Information supplied section start

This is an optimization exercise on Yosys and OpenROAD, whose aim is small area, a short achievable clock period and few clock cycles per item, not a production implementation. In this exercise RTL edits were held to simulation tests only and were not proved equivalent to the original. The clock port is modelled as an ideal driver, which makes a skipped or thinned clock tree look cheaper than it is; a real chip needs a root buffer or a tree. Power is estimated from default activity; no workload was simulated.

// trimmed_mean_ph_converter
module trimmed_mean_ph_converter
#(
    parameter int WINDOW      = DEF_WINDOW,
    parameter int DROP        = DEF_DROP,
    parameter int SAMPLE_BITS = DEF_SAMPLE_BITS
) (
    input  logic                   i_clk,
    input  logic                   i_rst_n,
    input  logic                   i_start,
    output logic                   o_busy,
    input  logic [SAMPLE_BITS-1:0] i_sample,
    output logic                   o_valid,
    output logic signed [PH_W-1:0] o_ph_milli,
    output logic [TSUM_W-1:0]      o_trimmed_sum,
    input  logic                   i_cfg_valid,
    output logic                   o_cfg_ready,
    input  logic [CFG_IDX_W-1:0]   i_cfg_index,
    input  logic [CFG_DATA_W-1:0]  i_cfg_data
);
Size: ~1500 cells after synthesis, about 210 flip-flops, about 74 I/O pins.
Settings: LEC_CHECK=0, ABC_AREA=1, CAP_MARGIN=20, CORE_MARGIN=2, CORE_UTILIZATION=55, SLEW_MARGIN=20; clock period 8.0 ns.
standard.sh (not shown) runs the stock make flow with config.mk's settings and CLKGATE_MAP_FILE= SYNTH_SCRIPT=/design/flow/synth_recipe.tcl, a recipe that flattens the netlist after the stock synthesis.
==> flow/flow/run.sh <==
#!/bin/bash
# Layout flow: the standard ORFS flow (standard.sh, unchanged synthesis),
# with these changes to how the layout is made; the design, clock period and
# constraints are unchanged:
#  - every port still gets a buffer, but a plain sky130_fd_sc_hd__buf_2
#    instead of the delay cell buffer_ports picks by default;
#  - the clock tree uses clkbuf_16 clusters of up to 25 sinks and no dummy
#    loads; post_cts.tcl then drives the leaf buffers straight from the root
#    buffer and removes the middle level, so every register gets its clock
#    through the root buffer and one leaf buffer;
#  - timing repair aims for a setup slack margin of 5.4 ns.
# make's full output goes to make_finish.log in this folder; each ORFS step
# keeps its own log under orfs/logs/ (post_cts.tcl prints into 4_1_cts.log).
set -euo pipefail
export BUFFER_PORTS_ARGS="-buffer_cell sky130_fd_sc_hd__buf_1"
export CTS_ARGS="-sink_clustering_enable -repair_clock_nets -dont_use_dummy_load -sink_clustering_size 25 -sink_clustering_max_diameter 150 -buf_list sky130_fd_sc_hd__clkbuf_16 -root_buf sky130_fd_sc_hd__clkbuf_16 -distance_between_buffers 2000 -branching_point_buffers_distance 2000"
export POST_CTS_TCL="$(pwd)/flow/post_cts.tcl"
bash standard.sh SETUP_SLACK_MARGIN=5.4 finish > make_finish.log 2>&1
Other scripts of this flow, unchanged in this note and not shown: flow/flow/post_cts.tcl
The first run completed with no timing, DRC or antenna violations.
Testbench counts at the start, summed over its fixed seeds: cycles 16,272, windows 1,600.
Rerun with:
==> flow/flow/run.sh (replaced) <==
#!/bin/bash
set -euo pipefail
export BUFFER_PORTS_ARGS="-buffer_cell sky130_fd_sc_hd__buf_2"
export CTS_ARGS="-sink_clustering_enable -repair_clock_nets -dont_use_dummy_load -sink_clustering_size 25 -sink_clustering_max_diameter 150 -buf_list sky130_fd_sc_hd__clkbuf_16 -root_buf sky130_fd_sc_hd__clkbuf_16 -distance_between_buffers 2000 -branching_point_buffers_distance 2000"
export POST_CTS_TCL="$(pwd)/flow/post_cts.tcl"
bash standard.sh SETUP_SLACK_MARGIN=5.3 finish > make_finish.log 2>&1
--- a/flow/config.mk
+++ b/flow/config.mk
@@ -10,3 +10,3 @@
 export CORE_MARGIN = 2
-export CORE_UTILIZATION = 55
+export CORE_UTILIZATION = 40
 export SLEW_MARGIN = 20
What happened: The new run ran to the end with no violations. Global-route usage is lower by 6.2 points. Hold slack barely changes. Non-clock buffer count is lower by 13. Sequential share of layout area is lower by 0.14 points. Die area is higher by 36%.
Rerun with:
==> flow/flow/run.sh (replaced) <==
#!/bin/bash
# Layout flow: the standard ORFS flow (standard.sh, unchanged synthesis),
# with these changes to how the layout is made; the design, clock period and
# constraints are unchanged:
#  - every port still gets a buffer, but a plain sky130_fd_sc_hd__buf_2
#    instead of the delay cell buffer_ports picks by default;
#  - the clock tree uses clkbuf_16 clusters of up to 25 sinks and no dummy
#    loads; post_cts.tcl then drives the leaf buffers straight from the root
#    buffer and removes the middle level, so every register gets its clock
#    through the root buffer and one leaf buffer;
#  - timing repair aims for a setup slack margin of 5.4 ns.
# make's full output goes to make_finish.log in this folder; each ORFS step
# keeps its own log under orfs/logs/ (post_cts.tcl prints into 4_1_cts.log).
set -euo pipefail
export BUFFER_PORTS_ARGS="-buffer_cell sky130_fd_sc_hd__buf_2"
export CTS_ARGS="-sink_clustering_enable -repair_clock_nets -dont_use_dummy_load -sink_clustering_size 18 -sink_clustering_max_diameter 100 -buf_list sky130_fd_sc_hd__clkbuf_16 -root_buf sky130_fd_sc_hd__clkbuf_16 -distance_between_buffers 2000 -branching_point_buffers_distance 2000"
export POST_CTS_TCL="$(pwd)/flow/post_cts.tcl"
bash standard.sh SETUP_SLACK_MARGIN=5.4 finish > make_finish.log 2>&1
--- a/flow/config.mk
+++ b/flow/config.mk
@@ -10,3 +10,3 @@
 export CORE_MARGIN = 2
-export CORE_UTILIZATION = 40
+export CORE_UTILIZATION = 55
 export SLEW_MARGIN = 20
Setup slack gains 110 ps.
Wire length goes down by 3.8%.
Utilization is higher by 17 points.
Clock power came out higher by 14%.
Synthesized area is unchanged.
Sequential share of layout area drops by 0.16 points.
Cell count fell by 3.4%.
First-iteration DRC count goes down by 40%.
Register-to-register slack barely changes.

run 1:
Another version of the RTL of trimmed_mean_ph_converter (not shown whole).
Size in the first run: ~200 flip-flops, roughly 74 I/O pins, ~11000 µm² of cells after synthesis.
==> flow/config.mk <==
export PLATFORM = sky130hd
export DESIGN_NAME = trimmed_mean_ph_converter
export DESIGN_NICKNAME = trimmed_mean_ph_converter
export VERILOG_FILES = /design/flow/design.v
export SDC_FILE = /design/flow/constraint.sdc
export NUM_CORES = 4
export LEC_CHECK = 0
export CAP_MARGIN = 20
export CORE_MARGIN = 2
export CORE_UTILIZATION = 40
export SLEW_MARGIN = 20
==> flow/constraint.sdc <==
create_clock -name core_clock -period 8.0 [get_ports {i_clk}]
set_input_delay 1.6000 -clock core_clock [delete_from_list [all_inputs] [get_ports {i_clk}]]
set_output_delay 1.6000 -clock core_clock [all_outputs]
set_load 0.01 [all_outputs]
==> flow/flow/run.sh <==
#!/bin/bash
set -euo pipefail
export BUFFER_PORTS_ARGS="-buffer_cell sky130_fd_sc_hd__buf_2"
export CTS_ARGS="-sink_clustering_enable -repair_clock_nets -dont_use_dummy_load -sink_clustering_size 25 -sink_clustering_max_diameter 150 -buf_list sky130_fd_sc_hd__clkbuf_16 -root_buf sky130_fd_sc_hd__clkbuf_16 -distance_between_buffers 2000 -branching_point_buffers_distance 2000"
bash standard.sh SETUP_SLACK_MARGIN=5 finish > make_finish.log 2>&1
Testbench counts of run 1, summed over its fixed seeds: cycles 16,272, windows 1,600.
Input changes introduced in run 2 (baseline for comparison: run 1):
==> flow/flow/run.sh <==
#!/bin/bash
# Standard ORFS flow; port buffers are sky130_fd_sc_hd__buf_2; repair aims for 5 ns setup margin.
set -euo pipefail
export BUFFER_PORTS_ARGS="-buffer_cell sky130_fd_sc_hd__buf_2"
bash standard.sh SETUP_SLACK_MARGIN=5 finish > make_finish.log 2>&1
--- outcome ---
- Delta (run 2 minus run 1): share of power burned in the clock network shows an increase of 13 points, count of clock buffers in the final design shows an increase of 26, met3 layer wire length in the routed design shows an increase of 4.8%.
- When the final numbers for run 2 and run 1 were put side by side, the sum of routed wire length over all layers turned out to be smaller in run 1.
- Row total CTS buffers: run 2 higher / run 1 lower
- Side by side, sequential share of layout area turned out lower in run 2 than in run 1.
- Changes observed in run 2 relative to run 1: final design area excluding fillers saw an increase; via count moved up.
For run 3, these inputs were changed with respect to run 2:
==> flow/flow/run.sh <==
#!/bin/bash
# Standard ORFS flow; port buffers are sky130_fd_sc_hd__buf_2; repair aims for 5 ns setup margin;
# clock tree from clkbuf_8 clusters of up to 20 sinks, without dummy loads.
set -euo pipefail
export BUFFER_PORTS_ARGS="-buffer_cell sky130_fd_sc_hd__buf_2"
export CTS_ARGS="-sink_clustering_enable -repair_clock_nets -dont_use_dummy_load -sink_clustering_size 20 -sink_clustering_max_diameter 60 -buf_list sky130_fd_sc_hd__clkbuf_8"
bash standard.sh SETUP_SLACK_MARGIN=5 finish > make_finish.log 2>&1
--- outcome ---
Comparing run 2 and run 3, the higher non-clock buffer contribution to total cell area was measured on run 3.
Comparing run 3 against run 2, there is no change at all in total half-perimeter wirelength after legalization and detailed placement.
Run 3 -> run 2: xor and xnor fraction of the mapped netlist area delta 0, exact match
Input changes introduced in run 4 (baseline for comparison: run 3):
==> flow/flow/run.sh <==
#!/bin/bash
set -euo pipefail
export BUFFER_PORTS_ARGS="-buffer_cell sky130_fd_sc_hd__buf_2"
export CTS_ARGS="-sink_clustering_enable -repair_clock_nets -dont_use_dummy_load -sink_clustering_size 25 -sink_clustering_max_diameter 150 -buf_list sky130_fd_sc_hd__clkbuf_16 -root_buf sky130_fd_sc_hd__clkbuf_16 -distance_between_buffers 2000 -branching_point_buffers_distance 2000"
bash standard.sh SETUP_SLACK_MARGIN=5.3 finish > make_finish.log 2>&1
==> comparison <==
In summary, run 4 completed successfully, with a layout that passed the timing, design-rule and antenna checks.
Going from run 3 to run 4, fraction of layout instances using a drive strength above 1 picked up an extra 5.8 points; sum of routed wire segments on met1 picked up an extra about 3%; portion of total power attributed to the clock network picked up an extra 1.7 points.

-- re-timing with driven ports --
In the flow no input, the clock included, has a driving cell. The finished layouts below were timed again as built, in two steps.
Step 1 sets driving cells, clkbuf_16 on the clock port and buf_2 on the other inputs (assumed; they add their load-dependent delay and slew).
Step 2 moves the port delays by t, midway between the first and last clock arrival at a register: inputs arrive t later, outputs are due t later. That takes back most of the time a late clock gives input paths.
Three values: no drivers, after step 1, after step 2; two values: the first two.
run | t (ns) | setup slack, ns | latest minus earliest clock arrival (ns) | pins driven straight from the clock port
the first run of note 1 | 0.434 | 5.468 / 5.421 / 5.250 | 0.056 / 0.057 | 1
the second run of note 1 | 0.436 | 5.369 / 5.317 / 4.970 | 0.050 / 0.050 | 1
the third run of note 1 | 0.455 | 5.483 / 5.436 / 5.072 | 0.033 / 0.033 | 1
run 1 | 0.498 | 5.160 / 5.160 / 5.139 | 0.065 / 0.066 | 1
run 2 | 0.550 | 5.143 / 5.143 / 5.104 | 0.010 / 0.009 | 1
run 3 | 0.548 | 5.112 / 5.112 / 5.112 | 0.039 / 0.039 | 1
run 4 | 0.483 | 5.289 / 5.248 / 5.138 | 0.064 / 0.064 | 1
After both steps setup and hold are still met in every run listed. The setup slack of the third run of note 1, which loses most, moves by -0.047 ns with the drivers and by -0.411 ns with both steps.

Information supplied section end
Information supplied section start

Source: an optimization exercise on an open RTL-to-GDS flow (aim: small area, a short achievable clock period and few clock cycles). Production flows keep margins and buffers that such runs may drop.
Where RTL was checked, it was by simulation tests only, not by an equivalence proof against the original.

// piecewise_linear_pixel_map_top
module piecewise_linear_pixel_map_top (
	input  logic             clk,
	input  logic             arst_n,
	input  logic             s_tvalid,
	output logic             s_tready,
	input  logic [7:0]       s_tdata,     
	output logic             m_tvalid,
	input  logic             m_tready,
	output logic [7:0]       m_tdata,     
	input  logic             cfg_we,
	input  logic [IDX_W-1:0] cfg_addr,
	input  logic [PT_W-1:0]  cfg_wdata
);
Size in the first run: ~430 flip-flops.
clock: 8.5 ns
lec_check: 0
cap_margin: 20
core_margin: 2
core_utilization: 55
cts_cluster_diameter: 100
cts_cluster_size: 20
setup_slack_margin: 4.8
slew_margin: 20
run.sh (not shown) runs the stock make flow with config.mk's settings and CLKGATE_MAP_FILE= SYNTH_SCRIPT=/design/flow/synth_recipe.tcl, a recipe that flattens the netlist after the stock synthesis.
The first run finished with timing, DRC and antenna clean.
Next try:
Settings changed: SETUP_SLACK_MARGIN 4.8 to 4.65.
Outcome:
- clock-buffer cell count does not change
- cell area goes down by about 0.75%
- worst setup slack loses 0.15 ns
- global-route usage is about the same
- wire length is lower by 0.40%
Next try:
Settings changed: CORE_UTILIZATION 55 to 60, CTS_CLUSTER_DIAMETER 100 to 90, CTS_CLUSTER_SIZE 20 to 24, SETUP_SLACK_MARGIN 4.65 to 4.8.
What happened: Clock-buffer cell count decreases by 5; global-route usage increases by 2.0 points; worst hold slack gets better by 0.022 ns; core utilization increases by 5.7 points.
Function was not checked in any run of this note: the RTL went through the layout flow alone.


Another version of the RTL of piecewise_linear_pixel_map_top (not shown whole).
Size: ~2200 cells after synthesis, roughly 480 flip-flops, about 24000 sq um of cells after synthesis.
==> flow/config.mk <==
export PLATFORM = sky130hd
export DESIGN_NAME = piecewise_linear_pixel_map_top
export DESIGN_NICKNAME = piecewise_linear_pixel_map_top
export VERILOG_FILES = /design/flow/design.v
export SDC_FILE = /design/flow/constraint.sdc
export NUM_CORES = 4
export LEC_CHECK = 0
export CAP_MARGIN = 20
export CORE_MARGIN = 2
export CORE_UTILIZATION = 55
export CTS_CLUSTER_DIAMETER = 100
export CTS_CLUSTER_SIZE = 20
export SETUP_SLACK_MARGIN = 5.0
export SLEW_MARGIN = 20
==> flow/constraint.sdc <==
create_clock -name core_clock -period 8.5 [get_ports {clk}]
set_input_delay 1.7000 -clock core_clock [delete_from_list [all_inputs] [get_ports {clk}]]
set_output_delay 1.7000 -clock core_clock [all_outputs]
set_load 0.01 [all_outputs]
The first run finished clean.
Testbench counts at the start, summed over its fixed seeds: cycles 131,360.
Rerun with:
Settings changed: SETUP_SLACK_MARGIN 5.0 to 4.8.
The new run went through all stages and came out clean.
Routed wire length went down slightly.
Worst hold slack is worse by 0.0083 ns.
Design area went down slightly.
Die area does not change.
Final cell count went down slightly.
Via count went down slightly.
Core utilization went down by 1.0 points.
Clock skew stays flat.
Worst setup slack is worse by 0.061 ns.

Information supplied section end

- **The problem**:
List every line above that contains the word "completed".

- **Expected answer**:
The first run completed with no timing, DRC or antenna violations.
In summary, run 4 completed successfully, with a layout that passed the timing, design-rule and antenna checks.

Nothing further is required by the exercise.